Pathological MRI features in asymptomatic individuals:
Wilberger Jr et al. 1983, conducted a study about asymptomatic patients’ incidental MRI abnormalities and their clinical significance. Asymptomatic prolapsed or herniated discs, as represented by incidental lumbar MRI findings, in individuals who did not have any symptoms at the time of MRI scans had a higher likelihood of developing symptoms in the future. The authors reported that an MRI finding known as ‘spondylolisthesis’ suggested that people without baseline pain would experience more severe pain in the future, whereas people with baseline pain would experience less severe future pain. Multiple MRI findings (3 or more pathological features) were linked to moderately increased future pain among people without LBP at baseline. So, lumbar sciatica may occur later in these patients with asymptomatic aberrant MRI lumbar results. Patients who have incidental lumbar imaging anomalies should be properly monitored and given the proper care.

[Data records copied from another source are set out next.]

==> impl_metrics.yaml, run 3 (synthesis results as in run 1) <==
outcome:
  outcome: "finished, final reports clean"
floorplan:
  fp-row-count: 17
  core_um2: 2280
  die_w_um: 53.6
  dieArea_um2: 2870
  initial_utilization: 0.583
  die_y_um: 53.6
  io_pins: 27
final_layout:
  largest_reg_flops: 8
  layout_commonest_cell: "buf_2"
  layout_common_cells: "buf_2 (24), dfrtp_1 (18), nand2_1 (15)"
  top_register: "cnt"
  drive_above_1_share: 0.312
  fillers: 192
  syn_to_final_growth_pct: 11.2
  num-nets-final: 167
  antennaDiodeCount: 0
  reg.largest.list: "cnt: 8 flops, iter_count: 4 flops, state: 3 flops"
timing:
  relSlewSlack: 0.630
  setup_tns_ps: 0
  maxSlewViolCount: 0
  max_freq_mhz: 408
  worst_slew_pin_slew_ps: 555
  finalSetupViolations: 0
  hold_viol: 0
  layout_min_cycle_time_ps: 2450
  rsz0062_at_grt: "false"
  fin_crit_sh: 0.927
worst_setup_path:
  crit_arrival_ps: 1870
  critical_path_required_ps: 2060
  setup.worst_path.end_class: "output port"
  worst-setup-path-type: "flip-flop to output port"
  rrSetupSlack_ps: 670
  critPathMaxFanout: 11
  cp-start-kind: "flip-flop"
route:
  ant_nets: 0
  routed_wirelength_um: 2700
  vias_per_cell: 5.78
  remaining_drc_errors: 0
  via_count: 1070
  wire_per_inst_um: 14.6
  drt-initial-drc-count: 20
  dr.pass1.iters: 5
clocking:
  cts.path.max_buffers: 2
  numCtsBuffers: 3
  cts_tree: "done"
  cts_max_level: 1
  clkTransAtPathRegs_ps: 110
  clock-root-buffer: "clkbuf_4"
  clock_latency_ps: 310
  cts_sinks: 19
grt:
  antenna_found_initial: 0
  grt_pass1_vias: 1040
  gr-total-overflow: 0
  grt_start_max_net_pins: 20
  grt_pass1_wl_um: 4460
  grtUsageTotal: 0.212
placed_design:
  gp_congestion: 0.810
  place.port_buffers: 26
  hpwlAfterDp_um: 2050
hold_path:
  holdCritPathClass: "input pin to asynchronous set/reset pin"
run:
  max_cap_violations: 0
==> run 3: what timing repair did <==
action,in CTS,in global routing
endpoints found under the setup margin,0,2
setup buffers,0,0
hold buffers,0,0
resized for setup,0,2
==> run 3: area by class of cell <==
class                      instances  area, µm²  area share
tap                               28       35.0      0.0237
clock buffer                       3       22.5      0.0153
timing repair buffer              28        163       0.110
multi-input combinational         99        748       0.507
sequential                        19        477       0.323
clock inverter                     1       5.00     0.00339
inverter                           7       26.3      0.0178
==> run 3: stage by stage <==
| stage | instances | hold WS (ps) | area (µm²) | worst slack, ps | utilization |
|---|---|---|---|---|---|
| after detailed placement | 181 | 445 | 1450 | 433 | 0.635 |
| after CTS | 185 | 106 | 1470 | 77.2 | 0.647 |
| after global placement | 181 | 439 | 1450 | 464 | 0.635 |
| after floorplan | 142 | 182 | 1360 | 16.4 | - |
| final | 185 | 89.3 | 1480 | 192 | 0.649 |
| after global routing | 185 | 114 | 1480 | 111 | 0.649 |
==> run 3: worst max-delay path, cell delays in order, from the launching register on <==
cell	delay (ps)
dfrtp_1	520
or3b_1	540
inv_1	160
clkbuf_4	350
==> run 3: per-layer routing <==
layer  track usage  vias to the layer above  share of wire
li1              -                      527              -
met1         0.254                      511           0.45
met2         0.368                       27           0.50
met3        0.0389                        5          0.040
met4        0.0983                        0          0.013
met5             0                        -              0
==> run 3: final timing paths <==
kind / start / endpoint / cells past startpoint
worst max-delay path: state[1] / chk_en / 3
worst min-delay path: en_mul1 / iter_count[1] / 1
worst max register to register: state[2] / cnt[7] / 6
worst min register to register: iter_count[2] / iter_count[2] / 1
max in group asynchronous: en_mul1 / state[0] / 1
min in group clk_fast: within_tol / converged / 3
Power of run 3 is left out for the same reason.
File: src/mips_isa_pkg.sv
`default_nettype none

//////////////////////////////
// mips32 instruction encoding
//////////////////////////////

package mips_isa_pkg;

    // field widths with a meaning of their own
    typedef logic [31:0] inst_t;     // one instruction word
    typedef logic [5:0]  opcode_t;   // major opcode, bits 31..26
    typedef logic [5:0]  funct_t;    // SPECIAL function code, bits 5..0
    typedef logic [4:0]  reg_addr_t; // gpr number
    typedef logic [4:0]  shamt_t;    // shift amount, bits 10..6
    typedef logic [15:0] imm16_t;    // I-type immediate, bits 15..0

    // R-type view of a word
    //   |31..26|25..21|20..16|15..11|10..6|5..0 |
    //   |  op  |  rs  |  rt  |  rd  | sa  |funct|
    // I-type reuses rd, sa and funct as one 16-bit immediate
    typedef struct packed {
        opcode_t   op;    // major opcode
        reg_addr_t rs;    // source 1, base for pref
        reg_addr_t rt;    // source 2 or I-type target
        reg_addr_t rd;    // R-type target
        shamt_t    sa;    // shift amount
        funct_t    funct; // only valid under SPECIAL
    } inst_fields_t;

    //////////////////////////////
    // major opcodes
    //////////////////////////////

    localparam opcode_t OPC_SPECIAL = 6'b000000; // R-type, decode on funct
    localparam opcode_t OPC_ANDI    = 6'b001100;
    localparam opcode_t OPC_ORI     = 6'b001101;
    localparam opcode_t OPC_XORI    = 6'b001110;
    localparam opcode_t OPC_LUI     = 6'b001111; // rs field unused
    localparam opcode_t OPC_PREF    = 6'b110011; // hint only, no effect here

    //////////////////////////////
    // SPECIAL function codes
    //////////////////////////////

    // logic on two registers
    localparam funct_t FN_AND  = 6'b100100;
    localparam funct_t FN_OR   = 6'b100101;
    localparam funct_t FN_XOR  = 6'b100110;
    localparam funct_t FN_NOR  = 6'b100111;

    // shift by sa
    localparam funct_t FN_SLL  = 6'b000000; // nop and ssnop share this
    localparam funct_t FN_SRL  = 6'b000010;
    localparam funct_t FN_SRA  = 6'b000011;

    // shift by rs[4:0]
    localparam funct_t FN_SLLV = 6'b000100;
    localparam funct_t FN_SRLV = 6'b000110;
    localparam funct_t FN_SRAV = 6'b000111;

    localparam funct_t FN_SYNC = 6'b001111; // memory barrier, nop here

    // whole-word encodings that alias sll r0, r0, sa
    // they must never write, so decode matches them before funct
    localparam inst_t INST_NOP   = 32'h0000_0000; // sa = 0
    localparam inst_t INST_SSNOP = 32'h0000_0040; // sa = 1

endpackage

`default_nettype wire

File: src/id_pkg.sv
`default_nettype none

//////////////////////////////
// decode stage types
//////////////////////////////

package id_pkg;

    typedef logic [31:0] word_t;   // datapath word
    typedef logic [2:0]  alusel_t; // which ALU result mux leg
    typedef logic [7:0]  aluop_t;  // operation within the class

    // alu class
    localparam alusel_t SEL_NOP   = 3'b000;
    localparam alusel_t SEL_LOGIC = 3'b001;
    localparam alusel_t SEL_SHIFT = 3'b010;

    // alu operations, nop must stay all zero so a cleared
    // ID/EX register reads as a bubble
    localparam aluop_t OP_NOP  = 8'b0000_0000;
    localparam aluop_t OP_AND  = 8'b0010_0100;
    localparam aluop_t OP_OR   = 8'b0010_0101;
    localparam aluop_t OP_XOR  = 8'b0010_0110;
    localparam aluop_t OP_NOR  = 8'b0010_0111;
    localparam aluop_t OP_ANDI = 8'b0101_1001;
    localparam aluop_t OP_ORI  = 8'b0101_1010;
    localparam aluop_t OP_XORI = 8'b0101_1011;
    localparam aluop_t OP_LUI  = 8'b0101_1100;
    localparam aluop_t OP_SLL  = 8'b0111_1100;
    localparam aluop_t OP_SRL  = 8'b0000_0010;
    localparam aluop_t OP_SRA  = 8'b0000_0011;
    localparam aluop_t OP_SLLV = 8'b0000_0100;
    localparam aluop_t OP_SRLV = 8'b0000_0110;
    localparam aluop_t OP_SRAV = 8'b0000_0111;

    // regfile read request, addr is zero while en is low
    typedef struct packed {
        logic                   en;
        mips_isa_pkg::reg_addr_t addr;
    } rd_port_t; // 6 bits

    // write-back bus from ex or mem, used for forwarding
    typedef struct packed {
        logic                   wreg; // bus carries a gpr write
        mips_isa_pkg::reg_addr_t addr;
        word_t                  data;
    } wb_fwd_t; // 38 bits

    // control half of the ID/EX bundle
    typedef struct packed {
        alusel_t                alusel;
        aluop_t                 aluop;
        logic                   wreg;      // write-back enable
        mips_isa_pkg::reg_addr_t wreg_addr; // 0 when wreg is low
    } dec_ctrl_t; // 17 bits

    // what execute sees one cycle after decode
    typedef struct packed {
        dec_ctrl_t ctrl;
        word_t     reg1; // operand 1
        word_t     reg2; // operand 2
    } id_ex_t; // 81 bits

endpackage

`default_nettype wire

File: src/inst_decode.sv
`timescale 1ns/1ps
`default_nettype none

// field split and control decode, purely combinational
module inst_decode (
    input  wire mips_isa_pkg::inst_t i_inst,
    output id_pkg::rd_port_t         o_rd1,  // regfile port 1 request
    output id_pkg::rd_port_t         o_rd2,  // regfile port 2 request
    output id_pkg::word_t            o_imm,  // operand when a port is off
    output id_pkg::dec_ctrl_t        o_ctrl
);

    import mips_isa_pkg::*;
    import id_pkg::*;

    inst_fields_t f;      // R-type view of the word
    imm16_t       imm16;  // I-type view, overlaps rd/sa/funct
    logic         is_nop; // nop or ssnop, both alias sll

    assign f      = inst_fields_t'(i_inst);
    assign imm16  = {f.rd, f.sa, f.funct};
    assign is_nop = (i_inst == INST_NOP) || (i_inst == INST_SSNOP);

    always_comb
    begin
        // bubble by default, anything not matched below stays this way
        o_rd1          = '0;
        o_rd2          = '0;
        o_imm          = '0;
        o_ctrl.alusel    = SEL_NOP;
        o_ctrl.aluop     = OP_NOP;
        o_ctrl.wreg      = 1'b0;
        o_ctrl.wreg_addr = '0;

        if (!is_nop)
        begin
            case (f.op)
                OPC_SPECIAL:
                begin
                    case (f.funct)
                        //////////////////////////////
                        // register logic
                        //////////////////////////////
                        FN_AND, FN_OR, FN_XOR, FN_NOR: // rd <- rs op rt
                        begin
                            o_rd1            = '{en: 1'b1, addr: f.rs};
                            o_rd2            = '{en: 1'b1, addr: f.rt};
                            o_ctrl.alusel    = SEL_LOGIC;
                            o_ctrl.wreg      = 1'b1;
                            o_ctrl.wreg_addr = f.rd;
                            case (f.funct)
                                FN_AND:  o_ctrl.aluop = OP_AND;
                                FN_OR:   o_ctrl.aluop = OP_OR;
                                FN_XOR:  o_ctrl.aluop = OP_XOR;
                                default: o_ctrl.aluop = OP_NOR;
                            endcase
                        end

                        //////////////////////////////
                        // shift by sa
                        //////////////////////////////
                        FN_SLL, FN_SRL, FN_SRA: // rd <- rt shift sa
                        begin
                            o_rd1            = '{en: 1'b1, addr: f.rt};
                            o_imm            = {27'b0, f.sa}; // lands in operand 2
                            o_ctrl.alusel    = SEL_SHIFT;
                            o_ctrl.wreg      = 1'b1;
                            o_ctrl.wreg_addr = f.rd;
                            case (f.funct)
                                FN_SLL:  o_ctrl.aluop = OP_SLL;
                                FN_SRL:  o_ctrl.aluop = OP_SRL;
                                default: o_ctrl.aluop = OP_SRA;
                            endcase
                        end

                        //////////////////////////////
                        // shift by register
                        //////////////////////////////
                        FN_SLLV, FN_SRLV, FN_SRAV: // rd <- rt shift rs[4:0]
                        begin
                            o_rd1            = '{en: 1'b1, addr: f.rt}; // value
                            o_rd2            = '{en: 1'b1, addr: f.rs}; // amount
                            o_ctrl.alusel    = SEL_SHIFT;
                            o_ctrl.wreg      = 1'b1;
                            o_ctrl.wreg_addr = f.rd;
                            case (f.funct)
                                FN_SLLV: o_ctrl.aluop = OP_SLLV;
                                FN_SRLV: o_ctrl.aluop = OP_SRLV;
                                default: o_ctrl.aluop = OP_SRAV;
                            endcase
                        end

                        FN_SYNC:
                        begin
                            // barrier, nothing to order in this core
                            o_ctrl.alusel = SEL_NOP;
                        end

                        default:
                        begin
                            o_ctrl.aluop = OP_NOP; // unknown funct
                        end
                    endcase
                end

                //////////////////////////////
                // immediate logic
                //////////////////////////////
                OPC_ANDI, OPC_ORI, OPC_XORI: // rt <- rs op zext(imm)
                begin
                    o_rd1            = '{en: 1'b1, addr: f.rs};
                    o_imm            = {16'b0, imm16};
                    o_ctrl.alusel    = SEL_LOGIC;
                    o_ctrl.wreg      = 1'b1;
                    o_ctrl.wreg_addr = f.rt; // I-type target
                    case (f.op)
                        OPC_ANDI: o_ctrl.aluop = OP_ANDI;
                        OPC_ORI:  o_ctrl.aluop = OP_ORI;
                        default:  o_ctrl.aluop = OP_XORI;
                    endcase
                end

                OPC_LUI: // rt <- imm << 16, no register read
                begin
                    o_imm            = {imm16, 16'b0};
                    o_ctrl.alusel    = SEL_LOGIC;
                    o_ctrl.aluop     = OP_LUI;
                    o_ctrl.wreg      = 1'b1;
                    o_ctrl.wreg_addr = f.rt;
                end

                //////////////////////////////
                // no-operation group
                //////////////////////////////
                OPC_PREF:
                begin
                    // cache hint, no cache here
                    o_ctrl.alusel = SEL_NOP;
                end

                default:
                begin
                    o_ctrl.aluop = OP_NOP; // undefined opcode
                end
            endcase
        end
    end

endmodule

`default_nettype wire

File: src/operand_select.sv
`timescale 1ns/1ps
`default_nettype none

// forwarding and immediate mux for both ALU operands
module operand_select (
    input  wire id_pkg::rd_port_t i_rd1,
    input  wire id_pkg::rd_port_t i_rd2,
    input  wire id_pkg::word_t    i_imm,
    input  wire id_pkg::word_t    i_reg1_data, // regfile port 1, same cycle
    input  wire id_pkg::word_t    i_reg2_data, // regfile port 2, same cycle
    input  wire id_pkg::wb_fwd_t  i_ex_fwd,    // result leaving ex
    input  wire id_pkg::wb_fwd_t  i_mem_fwd,   // result leaving mem
    output id_pkg::word_t         o_op1,
    output id_pkg::word_t         o_op2
);

    import id_pkg::*;

    // ex holds the younger write, so it wins over mem
    // r0 gets no special case
    function automatic word_t pick_operand(
        input rd_port_t port,
        input word_t    rf_data,
        input word_t    imm,
        input wb_fwd_t  ex,
        input wb_fwd_t  mem
    );
        if (port.en && ex.wreg && (ex.addr == port.addr))
            return ex.data;  // ex hazard
        else if (port.en && mem.wreg && (mem.addr == port.addr))
            return mem.data; // mem hazard
        else if (port.en)
            return rf_data;  // no hazard
        else
            return imm;      // port off
    endfunction

    assign o_op1 = pick_operand(i_rd1, i_reg1_data, i_imm, i_ex_fwd, i_mem_fwd);
    assign o_op2 = pick_operand(i_rd2, i_reg2_data, i_imm, i_ex_fwd, i_mem_fwd);

endmodule

`default_nettype wire

File: src/id_ex_reg.sv
`timescale 1ns/1ps
`default_nettype none

// ID/EX pipeline register
module id_ex_reg (
    input  wire                      clk,
    input  wire                      rst,    // sync, active high
    input  wire id_pkg::dec_ctrl_t   i_ctrl,
    input  wire id_pkg::word_t       i_op1,
    input  wire id_pkg::word_t       i_op2,
    output id_pkg::id_ex_t           o_id_ex
);

    import id_pkg::*;

    id_ex_t next_id_ex; // bundle as decode leaves it

    assign next_id_ex = '{ctrl: i_ctrl, reg1: i_op1, reg2: i_op2};

    // no stall input, loads every edge
    always_ff @(posedge clk)
    begin
        if (rst)
            o_id_ex <= '0; // bubble, wreg low and class nop
        else
            o_id_ex <= next_id_ex;
    end

endmodule

`default_nettype wire

File: src/id_stage.sv
`timescale 1ns/1ps
`default_nettype none

// decode stage top
module id_stage (
    input  wire                       clk,
    input  wire                       rst,
    input  wire mips_isa_pkg::inst_t  i_inst,
    input  wire id_pkg::word_t        i_reg1_data,
    input  wire id_pkg::word_t        i_reg2_data,
    input  wire id_pkg::wb_fwd_t      i_ex_fwd,
    input  wire id_pkg::wb_fwd_t      i_mem_fwd,
    output id_pkg::rd_port_t          o_rd1,   // to regfile, combinational
    output id_pkg::rd_port_t          o_rd2,
    output id_pkg::id_ex_t            o_id_ex  // to execute, registered
);

    import id_pkg::*;

    word_t     imm;  // fallback operand
    dec_ctrl_t ctrl; // control before the register
    word_t     op1;
    word_t     op2;

    //////////////////////////////
    // decode
    //////////////////////////////
    inst_decode u_inst_decode (
        .i_inst (i_inst),
        .o_rd1  (o_rd1),
        .o_rd2  (o_rd2),
        .o_imm  (imm),
        .o_ctrl (ctrl)
    );

    //////////////////////////////
    // operands
    //////////////////////////////
    operand_select u_operand_select (
        .i_rd1       (o_rd1),
        .i_rd2       (o_rd2),
        .i_imm       (imm),
        .i_reg1_data (i_reg1_data),
        .i_reg2_data (i_reg2_data),
        .i_ex_fwd    (i_ex_fwd),
        .i_mem_fwd   (i_mem_fwd),
        .o_op1       (op1),
        .o_op2       (op2)
    );

    // one cycle into execute
    id_ex_reg u_id_ex_reg (
        .clk     (clk),
        .rst     (rst),
        .i_ctrl  (ctrl),
        .i_op1   (op1),
        .i_op2   (op2),
        .o_id_ex (o_id_ex)
    );

endmodule

`default_nettype wire
**config.mk**
```make
export PLATFORM = sky130hd
export DESIGN_NAME = crypto_control
export DESIGN_NICKNAME = d
export VERILOG_FILES = /design/src/hdl/crypto_pkg.sv /design/src/hdl/addr_range_ctr.sv /design/src/hdl/crypto_control.sv /design/src/hdl/crypto_fsm.sv /design/src/hdl/result_reg.sv /design/src/hdl/sm_select.sv
export SDC_FILE = /design/constraint.sdc
export NUM_CORES = 1
export LEC_CHECK = 0
export BUFFER_PORTS_ARGS = -buffer_cell sky130_fd_sc_hd__buf_2
export CORE_ASPECT_RATIO = 0.7
export CORE_MARGIN = 4
export CORE_UTILIZATION = 52
export DETAILED_ROUTE_END_ITERATION = 12
export MAX_ROUTING_LAYER = met4
export PLACE_DENSITY = 0.87
export SYNTH_ARGS = -nofsm -noshare
export SYNTH_HDL_FRONTEND = slang
export SYNTH_SLANG_ARGS = --single-unit
```
**constraint.sdc**
```tcl
create_clock -name clk -period 7.55 [get_ports clk]
set_input_delay 0.755 -clock clk [delete_from_list [all_inputs] [get_ports clk]]
set_output_delay 0.755 -clock clk [all_outputs]
set_load 0.05 [all_outputs]
```
==> src/hostbus_pkg.sv <==
package hostbus_pkg;

  localparam int addr_w = 2;   // four word registers
  localparam int data_w = 32;  // host data path width

  // one request per req_valid strobe, no back-pressure
  typedef struct packed {
    logic              wr;     // 1 write, 0 read
    logic [addr_w-1:0] addr;   // word address
    logic [data_w-1:0] wdata;  // ignored on reads
  } host_req_t;

  // read data, returned one cycle after the request
  typedef struct packed {
    logic [data_w-1:0] rdata;
  } host_rsp_t;

  // register map
  localparam logic [addr_w-1:0] reg_status  = 2'd0;  // bit 0 busy, bit 1 valid
  localparam logic [addr_w-1:0] reg_dna_lsb = 2'd1;  // identity bits 31..0
  localparam logic [addr_w-1:0] reg_dna_msb = 2'd2;  // identity bits 63..32
  localparam logic [addr_w-1:0] reg_control = 2'd3;  // write bit 0 to start, reads zero

  // control register bit that requests a read
  localparam int ctrl_start_bit = 0;

endpackage

==> src/device_id_top.sv <==
`timescale 1ns/1ps

module device_id_top #(
  parameter int                  dna_bits      = dna_pkg::default_dna_bits,
  parameter dna_pkg::dna_value_t sim_dna_value = dna_pkg::default_dna_value
) (
  input  logic                   dclk,       // assumed slow enough for the cell
  input  logic                   rst,
  input  hostbus_pkg::host_req_t req,
  input  logic                   req_valid,
  output hostbus_pkg::host_rsp_t rsp,
  output logic                   rsp_valid
);

  logic                 start;   // regs to reader
  logic                 load;    // reader to cell
  logic                 shift;
  logic                 dout;    // cell to reader
  dna_pkg::dna_status_t status;  // reader to regs
  dna_pkg::dna_value_t  dna;

  id_regs regs0 (
    .dclk      (dclk),
    .rst       (rst),
    .req       (req),
    .req_valid (req_valid),
    .rsp       (rsp),
    .rsp_valid (rsp_valid),
    .start     (start),
    .status    (status),
    .dna       (dna)
  );

  dna_reader #(
    .dna_bits (dna_bits)
  ) reader0 (
    .dclk   (dclk),
    .rst    (rst),
    .start  (start),
    .load   (load),
    .shift  (shift),
    .dout   (dout),
    .status (status),
    .dna    (dna)
  );

  dna_port_model #(
    .dna_bits      (dna_bits),
    .sim_dna_value (sim_dna_value)
  ) cell0 (
    .dclk  (dclk),
    .load  (load),
    .shift (shift),
    .dout  (dout)
  );

endmodule

==> src/dna_port_model.sv <==
`timescale 1ns/1ps

// Behavioral stand-in for the serial identity cell. Its contents are unknown
// until the first load.
module dna_port_model #(
  parameter int                  dna_bits      = 57,  // cell length
  parameter dna_pkg::dna_value_t sim_dna_value = dna_pkg::default_dna_value
) (
  input  logic dclk,
  input  logic load,   // parallel load of the fixed value
  input  logic shift,  // move one bit toward dout
  output logic dout    // current msb of the cell
);

  logic [dna_bits-1:0] cell_sr;  // identity shift register

  always_ff @(posedge dclk) begin
    if (load) begin
      cell_sr <= sim_dna_value[dna_bits-1:0];     // load wins over shift
    end else if (shift) begin
      cell_sr <= {cell_sr[dna_bits-2:0], 1'b0};   // msb first with zero filling from below
    end
  end

  assign dout = cell_sr[dna_bits-1];  // msb always visible

endmodule

==> src/dna_reader.sv <==
`timescale 1ns/1ps

// Load/shift sequencer for the identity cell. One load cycle, then one
// shift cycle per bit, then the collected word is published on dna.
module dna_reader #(
  parameter int dna_bits = 57  // identity width, 33 to 64
) (
  input  logic                 dclk,
  input  logic                 rst,
  input  logic                 start,   // one-cycle request, dropped while busy
  output logic                 load,    // to cell, first busy cycle
  output logic                 shift,   // to cell, one cycle per bit
  input  logic                 dout,    // current msb of the cell
  output dna_pkg::dna_status_t status,
  output dna_pkg::dna_value_t  dna      // last complete identity
);

  localparam int               cnt_w    = $clog2(dna_bits);
  localparam logic [cnt_w-1:0] last_bit = cnt_w'(dna_bits - 1);

  typedef enum logic [1:0] {
    idle_st,   // waiting for start
    load_st,   // cell takes its fixed value
    shift_st   // one bit per cycle
  } state_t;

  state_t              state;
  logic [cnt_w-1:0]    bit_cnt;   // bits taken in the shift phase
  logic [dna_bits-2:0] collect;   // bits gathered so far, newest at bit 0
  logic                valid_q;
  logic                last_shift;

  assign load       = (state == load_st);
  assign shift      = (state == shift_st);
  assign last_shift = shift && (bit_cnt == last_bit);  // final bit on dout now

  assign status.busy  = (state != idle_st);  // rises the cycle after start
  assign status.valid = valid_q;

  always_ff @(posedge dclk) begin
    if (rst) begin
      state   <= idle_st;
      bit_cnt <= '0;
      valid_q <= 1'b0;
      dna     <= '0;  // identity reads zero until the first capture
    end else begin
      case (state)
        idle_st: begin
          if (start) begin
            state   <= load_st;
            valid_q <= 1'b0;  // old dna kept, but no longer current
          end
        end
        load_st: begin
          state   <= shift_st;
          bit_cnt <= '0;
        end
        shift_st: begin
          bit_cnt <= bit_cnt + 1'b1;
          if (last_shift) begin
            state   <= idle_st;  // busy falls with valid rising
            valid_q <= 1'b1;
            dna     <= dna_pkg::dna_value_t'({collect, dout});  // zero-extended
          end
        end
        default: state <= idle_st;
      endcase
    end
  end

  // collecting register, only meaningful during the shift phase
  always_ff @(posedge dclk) begin
    if (shift) begin
      collect <= {collect[dna_bits-3:0], dout};
    end
  end

endmodule

==> src/id_regs.sv <==
`timescale 1ns/1ps

// Host register block. Requests are single-cycle strobes; each read is
// answered exactly one cycle later, writes get no response.
module id_regs (
  input  logic                  dclk,
  input  logic                  rst,
  input  hostbus_pkg::host_req_t req,
  input  logic                  req_valid,  // one cycle per request
  output hostbus_pkg::host_rsp_t rsp,
  output logic                  rsp_valid,  // one cycle after a read request
  output logic                  start,      // one cycle after a control write
  input  dna_pkg::dna_status_t  status,
  input  dna_pkg::dna_value_t   dna
);

  logic [hostbus_pkg::data_w-1:0] rd_mux;  // read data for the current address
  logic                           rd_req;
  logic                           ctrl_wr;

  assign rd_req  = req_valid && !req.wr;
  assign ctrl_wr = req_valid && req.wr
                   && (req.addr == hostbus_pkg::reg_control)
                   && req.wdata[hostbus_pkg::ctrl_start_bit];  // other writes ignored

  always_comb begin
    rd_mux = '0;
    case (req.addr)
      hostbus_pkg::reg_status: begin
        rd_mux[0] = status.busy;
        rd_mux[1] = status.valid;
      end
      hostbus_pkg::reg_dna_lsb: rd_mux = dna[31:0];
      hostbus_pkg::reg_dna_msb: rd_mux = dna[dna_pkg::max_dna_bits-1:32];
      default:                  rd_mux = '0;  // control reads back zero
    endcase
  end

  always_ff @(posedge dclk) begin
    if (rst) begin
      rsp_valid <= 1'b0;
      start     <= 1'b0;
    end else begin
      rsp_valid <= rd_req;
      start     <= ctrl_wr;  // reader drops it while busy
    end
  end

  // response data, qualified by rsp_valid
  always_ff @(posedge dclk) begin
    if (rd_req) begin
      rsp.rdata <= rd_mux;
    end
  end

endmodule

How can we use MRI findings to select patients for conservative management and surgery?
In 2020, Lawrence Walter Mysliwiec, et al. created a classification for MRI lumbar disc morphology that categorizes herniation size as simple as 1-2-3 and location as A-B-C, with inter-examiner reliability of 98%. This classification may predict the best criteria for patient selection for surgery in those with pathological spinal MRI features. It was discovered that types 2-B and 2-AB of herniation were most frequently selected for surgery in each group, indicating the relevance of both size and location. JR Wilson, 2013 also related the occurrence, timing, and factors that influence the development of myelopathy in asymptomatic patients with cervical stenosis brought on by spondylosis or ossification of the posterior longitudinal ligament, and recommended that patients who presented with clinical or electrophysiological evidence of cervical radicular dysfunction or central conduction deficits and those who had cervical canal stenosis and cord compression secondary to spondylosis appeared to be at higher risk for developing myelopathy and therefore should be advised to consider surgical treatment.
Key takeaway:
Findings from imaging modalities such as MRI scans should be used as part of the clinical reasoning process to inform and guide treatment decisions.